38th Mayor of Louisville
- In office November 22, 1921 – November 17, 1925
- Preceded by: George Weissinger Smith
- Succeeded by: Arthur A. Will

Justice of the Kentucky Court of Appeals
- In office January 6, 1919 – November 16, 1921
- Preceded by: Shackelford Miller
- Succeeded by: Charles Harwood Moorman

City Attorney of Louisville
- In office November 22, 1917 – January 1, 1919
- Preceded by: Pendleton Beckley
- Succeeded by: Joseph Lawton

Personal details
- Born: August 4, 1876 Anchorage, Kentucky, U.S.
- Died: August 14, 1938 (aged 62) Louisville, Kentucky, U.S.
- Resting place: Resthaven Memorial Park
- Party: Republican
- Spouse: Martha B. Rivers ​(m. 1904)​
- Education: University of Louisville
- Occupation: Attorney; politician; executive;

= Huston Quin =

American politician (1876–1938)

Huston Quin (August 4, 1876 – August 14, 1938) was an American attorney and politician who served as mayor of Louisville, Kentucky, from 1921 to 1925, and as a justice of the Kentucky Court of Appeals from 1919 to 1921.

==Early life==
Huston Quin was born on August 4, 1876, in Anchorage, Kentucky. Quin was educated in public schools in Louisville, and received a law degree from the University of Louisville School of Law in 1900.

==Career==
Quin practiced law with the Louisville firm Helm & Bruce until 1908, when he became a city attorney. Quin was first assistant city attorney from 1909 to 1913. He left the position in 1912 to reenter private practice, but was appointed to the city attorney position in 1917. In 1918 he was elected to the Kentucky Court of Appeals.

He served as a justice of the court until 1921, when he was elected mayor of Louisville on the Republican ticket. As mayor he tried unsuccessfully to arrange funding for what became the Clark Memorial Bridge, and is credited as the mayor to start to push for the eventual Louisville to Jeffersonville, Indiana, bridge.

He was the first mayor to appoint black officers to the Louisville Police Department and fire department, and oversaw the arrival of the first traffic lights to Downtown Louisville.
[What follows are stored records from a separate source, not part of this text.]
[src/rtl/ipgu_pkg.sv]
// Shared definitions for the image pixel buffer RAM controller: default geometry,
// controller states and the two-way round-robin pick used by the read arbiter.
package ipgu_pkg;

   localparam int IPGU_DATA_WIDTH = 8;
   localparam int IPGU_DEPTH_X    = 300;
   localparam int IPGU_DEPTH_Y    = 300;

   typedef enum logic [1:0] {
      ST_IDLE  = 2'd0,
      ST_CLEAR = 2'd1,
      ST_LOAD  = 2'd2,
      ST_SERVE = 2'd3
   } ipgu_state_e;

   // ptr names the requester that wins when both ask in the same cycle.
   function automatic logic [1:0] rr_pick(input logic [1:0] req, input logic ptr);
      logic [1:0] gnt;
      gnt = 2'b00;
      case (req)
         2'b01:   gnt = 2'b01;
         2'b10:   gnt = 2'b10;
         2'b11:   gnt = ptr ? 2'b10 : 2'b01;
         default: gnt = 2'b00;
      endcase
      return gnt;
   endfunction

endpackage

[src/rtl/ipgu_rr_arb2.sv]
// Two-way round-robin arbiter: one-hot grant from the request vector and a
// registered pointer that toggles after every grant.
module ipgu_rr_arb2
   import ipgu_pkg::*;
(
   input  logic       clk,
   input  logic       rst,
   input  logic       en,
   input  logic [1:0] req,
   output logic [1:0] gnt
);

   logic ptr_q;
   logic ptr_d;

   // Grant decode and pointer advance.
   always_comb begin
      gnt   = 2'b00;
      ptr_d = ptr_q;
      if (en) begin
         gnt = rr_pick(req, ptr_q);
      end else begin
         gnt = 2'b00;
      end
      if (gnt != 2'b00) begin
         ptr_d = ~ptr_q;
      end else begin
         ptr_d = ptr_q;
      end
   end

   // Pointer register.
   always_ff @(posedge clk or posedge rst) begin
      if (rst) begin
         ptr_q <= 1'b0;
      end else begin
         ptr_q <= ptr_d;
      end
   end

endmodule

[src/rtl/ipgu_ram_ctrl.sv]
// Frame loader and two-requester read server for a single-port image RAM.
// A frame is written in raster order (optionally after a one-cycle bulk clear), then reads are served.
module ipgu_ram_ctrl
   import ipgu_pkg::*;
#(
   parameter int DATA_WIDTH   = IPGU_DATA_WIDTH,
   parameter int DEPTH_X      = IPGU_DEPTH_X,
   parameter int DEPTH_Y      = IPGU_DEPTH_Y,
   parameter int ADDR_WIDTH_X = $clog2(DEPTH_X),
   parameter int ADDR_WIDTH_Y = $clog2(DEPTH_Y)
) (
   input  logic                                 clk,
   input  logic                                 rst,
   input  logic                                 start,
   input  logic                                 clr_en,
   output logic                                 busy,
   output logic                                 frame_done,
   input  logic                                 pix_valid,
   input  logic [DATA_WIDTH-1:0]                pix_data,
   output logic                                 pix_ready,
   input  logic [1:0]                           rd_req,
   input  logic [ADDR_WIDTH_X+ADDR_WIDTH_Y-1:0] rd_addr0,
   input  logic [ADDR_WIDTH_X+ADDR_WIDTH_Y-1:0] rd_addr1,
   output logic [1:0]                           rd_gnt,
   output logic [1:0]                           rd_rvalid,
   output logic [DATA_WIDTH-1:0]                rd_rdata,
   output logic                                 rd_rerr,
   output logic [ADDR_WIDTH_X+ADDR_WIDTH_Y-1:0] ram_addr,
   output logic [DATA_WIDTH-1:0]                ram_wrData,
   input  logic [DATA_WIDTH-1:0]                ram_rdData,
   output logic                                 ram_cs,
   output logic                                 ram_we,
   output logic                                 ram_wrAll
);

   localparam int AW = ADDR_WIDTH_X + ADDR_WIDTH_Y;
   localparam logic [ADDR_WIDTH_X-1:0] X_LAST = ADDR_WIDTH_X'(DEPTH_X - 1);
   localparam logic [ADDR_WIDTH_Y-1:0] Y_LAST = ADDR_WIDTH_Y'(DEPTH_Y - 1);

   ipgu_state_e             state_q, state_d;
   logic [ADDR_WIDTH_X-1:0] xcnt_q, xcnt_d;
   logic [ADDR_WIDTH_Y-1:0] ycnt_q, ycnt_d;
   logic                    frame_done_q, frame_done_d;
   logic [1:0]              rvalid_q, rvalid_d;
   logic                    rerr_q, rerr_d;

   logic                    arb_en_s;
   logic [1:0]              gnt_s;
   logic [AW-1:0]           gaddr_s;
   logic                    goor_s;

   function automatic logic out_of_range(input logic [AW-1:0] a);
      logic [ADDR_WIDTH_X-1:0] x;
      logic [ADDR_WIDTH_Y-1:0] y;
      x = a[ADDR_WIDTH_X-1:0];
      y = a[AW-1:ADDR_WIDTH_X];
      return (32'(x) >= 32'(DEPTH_X)) || (32'(y) >= 32'(DEPTH_Y));
   endfunction

   // A start request in SERVE takes the cycle, so arbitration is held off.
   assign arb_en_s = (state_q == ST_SERVE) && !start;

   ipgu_rr_arb2 u_arb (
      .clk (clk),
      .rst (rst),
      .en  (arb_en_s),
      .req (rd_req),
      .gnt (gnt_s)
   );

   // Next-state, raster counters and RAM port command.
   always_comb begin
      state_d      = state_q;
      xcnt_d       = xcnt_q;
      ycnt_d       = ycnt_q;
      frame_done_d = 1'b0;
      rvalid_d     = 2'b00;
      rerr_d       = 1'b0;
      ram_cs       = 1'b0;
      ram_we       = 1'b0;
      ram_wrAll    = 1'b0;
      ram_addr     = {AW{1'b0}};
      ram_wrData   = {DATA_WIDTH{1'b0}};
      gaddr_s      = gnt_s[1] ? rd_addr1 : rd_addr0;
      goor_s       = out_of_range(gaddr_s);
      case (state_q)
         ST_IDLE: begin
            if (start) begin
               state_d = clr_en ? ST_CLEAR : ST_LOAD;
            end else begin
               state_d = ST_IDLE;
            end
         end
         ST_CLEAR: begin
            ram_cs    = 1'b1;
            ram_we    = 1'b1;
            ram_wrAll = 1'b1;
            state_d   = ST_LOAD;
         end
         ST_LOAD: begin
            if (pix_valid) begin
               ram_cs     = 1'b1;
               ram_we     = 1'b1;
               ram_addr   = {ycnt_q, xcnt_q};
               ram_wrData = pix_data;
               if (xcnt_q == X_LAST) begin
                  xcnt_d = {ADDR_WIDTH_X{1'b0}};
                  if (ycnt_q == Y_LAST) begin
                     ycnt_d       = {ADDR_WIDTH_Y{1'b0}};
                     frame_done_d = 1'b1;
                     state_d      = ST_SERVE;
                  end else begin
                     ycnt_d = ycnt_q + ADDR_WIDTH_Y'(1);
                  end
               end else begin
                  xcnt_d = xcnt_q + ADDR_WIDTH_X'(1);
               end
            end else begin
               state_d = ST_LOAD;
            end
         end
         ST_SERVE: begin
            if (start) begin
               state_d = clr_en ? ST_CLEAR : ST_LOAD;
            end else if (gnt_s != 2'b00) begin
               ram_addr = gaddr_s;
               ram_cs   = !goor_s;
               rvalid_d = gnt_s;
               rerr_d   = goor_s;
            end else begin
               state_d = ST_SERVE;
            end
         end
         default: begin
            state_d = ST_IDLE;
         end
      endcase
   end

   // Controller state, counters and read-response pipeline.
   always_ff @(posedge clk or posedge rst) begin
      if (rst) begin
         state_q      <= ST_IDLE;
         xcnt_q       <= {ADDR_WIDTH_X{1'b0}};
         ycnt_q       <= {ADDR_WIDTH_Y{1'b0}};
         frame_done_q <= 1'b0;
         rvalid_q     <= 2'b00;
         rerr_q       <= 1'b0;
      end else begin
         state_q      <= state_d;
         xcnt_q       <= xcnt_d;
         ycnt_q       <= ycnt_d;
         frame_done_q <= frame_done_d;
         rvalid_q     <= rvalid_d;
         rerr_q       <= rerr_d;
      end
   end

   // Status and response outputs; read data comes straight from the RAM the cycle after the grant.
   always_comb begin
      rd_gnt     = gnt_s;
      rd_rvalid  = rvalid_q;
      rd_rerr    = rerr_q;
      frame_done = frame_done_q;
      busy       = (state_q == ST_CLEAR) || (state_q == ST_LOAD);
      pix_ready  = (state_q == ST_LOAD);
      if ((rvalid_q != 2'b00) && !rerr_q) begin
         rd_rdata = ram_rdData;
      end else begin
         rd_rdata = {DATA_WIDTH{1'b0}};
      end
   end

endmodule
--- src/rtl/mem_wb_stage.sv ---
// MEM/WB pipeline register: captures the MEM-stage slot, gates the register
// write enables, raises the overflow trap, counts loaded instructions and
// provides the combinational forwarding compare against the ID-stage sources.
module mem_wb_stage #(
    parameter int DW = 32,
    parameter int AW = 5,
    parameter int CW = 32,
    parameter int NB = DW / 8
) (
    input  logic          clk,
    input  logic          rst_n,
    input  logic          stall,
    input  logic          flush,
    input  logic          in_valid,
    input  logic          overflow,
    input  logic [DW-1:0] dout,
    input  logic [DW-1:0] result,
    input  logic [AW-1:0] rw,
    input  logic          regwr,
    input  logic [NB-1:0] byte_we,
    input  logic          memtoreg,
    input  logic          ovsel,
    input  logic [AW-1:0] rs_a,
    input  logic [AW-1:0] rs_b,
    output logic          wb_valid,
    output logic [DW-1:0] wb_data,
    output logic [AW-1:0] wb_rw,
    output logic          wb_we,
    output logic [NB-1:0] wb_byte_we,
    output logic          wb_ov_trap,
    output logic          fwd_a,
    output logic          fwd_b,
    output logic [CW-1:0] retired_cnt
);

    // Stage state
    logic          valid_q, valid_d;
    logic [DW-1:0] data_q,  data_d;
    logic [AW-1:0] rw_q,    rw_d;
    logic          we_q,    we_d;
    logic [NB-1:0] bwe_q,   bwe_d;
    logic          trap_q,  trap_d;
    logic [CW-1:0] cnt_q,   cnt_d;

    // Values the stage would take on a load edge
    logic          kill;
    logic          we_load;
    logic [NB-1:0] bwe_load;
    logic [DW-1:0] data_load;

    assign kill      = ovsel & overflow;
    assign we_load   = in_valid & regwr & ~kill & (rw != '0);
    assign data_load = memtoreg ? dout : result;

    // Lane enables only survive when the register write itself survives
    generate
        for (genvar gi = 0; gi < NB; gi++) begin : g_lane
            assign bwe_load[gi] = byte_we[gi] & we_load;
        end
    endgenerate

    // Next-state selection: flush beats stall, stall beats load
    always_comb begin
        valid_d = valid_q;
        data_d  = data_q;
        rw_d    = rw_q;
        we_d    = we_q;
        bwe_d   = bwe_q;
        trap_d  = trap_q;
        cnt_d   = cnt_q;
        if (flush) begin
            // Bubble: the counter keeps its value since nothing was loaded
            valid_d = 1'b0;
            data_d  = '0;
            rw_d    = '0;
            we_d    = 1'b0;
            bwe_d   = '0;
            trap_d  = 1'b0;
        end else if (!stall) begin
            valid_d = in_valid;
            data_d  = data_load;
            rw_d    = rw;
            we_d    = we_load;
            bwe_d   = bwe_load;
            trap_d  = in_valid & kill;
            cnt_d   = cnt_q + CW'(in_valid);
        end
    end

    // State register with synchronous active-low reset taking precedence
    always_ff @(posedge clk) begin
        if (!rst_n) begin
            valid_q <= 1'b0;
            data_q  <= '0;
            rw_q    <= '0;
            we_q    <= 1'b0;
            bwe_q   <= '0;
            trap_q  <= 1'b0;
            cnt_q   <= '0;
        end else begin
            valid_q <= valid_d;
            data_q  <= data_d;
            rw_q    <= rw_d;
            we_q    <= we_d;
            bwe_q   <= bwe_d;
            trap_q  <= trap_d;
            cnt_q   <= cnt_d;
        end
    end

    assign wb_valid    = valid_q;
    assign wb_data     = data_q;
    assign wb_rw       = rw_q;
    assign wb_we       = we_q;
    assign wb_byte_we  = bwe_q;
    assign wb_ov_trap  = trap_q;
    assign retired_cnt = cnt_q;

    // we_q is never set for r0, so the r0 guard here is belt and braces
    assign fwd_a = we_q & (rw_q != '0) & (rw_q == rs_a);
    assign fwd_b = we_q & (rw_q != '0) & (rw_q == rs_b);

endmodule
### config.mk
export PLATFORM = sky130hd
export DESIGN_NAME = ad7265_responder
export DESIGN_NICKNAME = d
export VERILOG_FILES = /design/src/rtl/ad7265_responder.sv
export SDC_FILE = /design/constraint.sdc
export NUM_CORES = 1
export LEC_CHECK = 0
export BUFFER_PORTS_ARGS = -buffer_cell sky130_fd_sc_hd__clkbuf_2
export CAP_MARGIN = 20
export CELL_PAD_IN_SITES_DETAIL_PLACEMENT = 2
export CELL_PAD_IN_SITES_GLOBAL_PLACEMENT = 2
export CORE_MARGIN = 1.5
export CORE_UTILIZATION = 42
export DETAILED_ROUTE_END_ITERATION = 12
export PLACE_DENSITY_LB_ADDON = 0.15
export SETUP_SLACK_MARGIN = 0.3
export SYNTH_ARGS = -nofsm -noshare
export SYNTH_HDL_FRONTEND = slang
export SYNTH_SLANG_ARGS = --single-unit
### constraint.sdc
create_clock -name clock -period 2.7 [get_ports clock]
set_clock_uncertainty 0.05 [all_clocks]
set_input_delay 0.135 -clock clock [delete_from_list [all_inputs] [get_ports clock]]
set_output_delay 0.135 -clock clock [all_outputs]
set_load 0.005 [all_outputs]
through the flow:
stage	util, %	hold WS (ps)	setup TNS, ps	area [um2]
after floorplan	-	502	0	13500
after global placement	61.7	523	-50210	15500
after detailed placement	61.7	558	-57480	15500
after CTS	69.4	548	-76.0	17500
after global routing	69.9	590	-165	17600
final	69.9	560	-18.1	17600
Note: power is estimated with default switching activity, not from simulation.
`config.mk`:
```
export PLATFORM = sky130hd
export DESIGN_NAME = muldiv_seq
export DESIGN_NICKNAME = d
export VERILOG_FILES = /design/src/rtl/muldiv_seq_pkg.sv /design/src/rtl/muldiv_seq_mul_pipe.sv /design/src/rtl/muldiv_seq.sv
export SDC_FILE = /design/constraint.sdc
export NUM_CORES = 2
export LEC_CHECK = 0
export BUFFER_PORTS_ARGS = -buffer_cell sky130_fd_sc_hd__buf_2
export CORE_UTILIZATION = 59
export CTS_BUF_LIST = sky130_fd_sc_hd__clkbuf_16
export CTS_CLUSTER_DIAMETER = 30
export DETAILED_ROUTE_END_ITERATION = 6
export GPL_TIMING_DRIVEN = 0
export PLACE_DENSITY_LB_ADDON = 0.12
export SLEW_MARGIN = 20
export SYNTH_ARGS = -nofsm -noshare
export SYNTH_HDL_FRONTEND = slang
export SYNTH_HIERARCHICAL = 1
export SYNTH_SLANG_ARGS = --single-unit
```
`constraint.sdc`:
```
create_clock -name clk -period 5.3 [get_ports clk]
set_input_delay 1.06 -clock clk [delete_from_list [all_inputs] [get_ports clk]]
set_output_delay 1.06 -clock clk [all_outputs]
set_load 0.005 [all_outputs]
```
He also helped develop a police call box system, pushed the fire department to become motorized, and organized the Public Utilities Bureau of the city. He helped the transition of the University of Louisville from various buildings around town to the Belknap Campus.

After his term as mayor, he served as president of Title Insurance & Trust Company until his death in 1938.

==Personal life==
Quin married Martha B. Rivers of Anchorage on June 9, 1904.

Quin died on August 14, 1938, at the Norton Memorial Infirmary in Louisville. He was buried in Resthaven Memorial Park.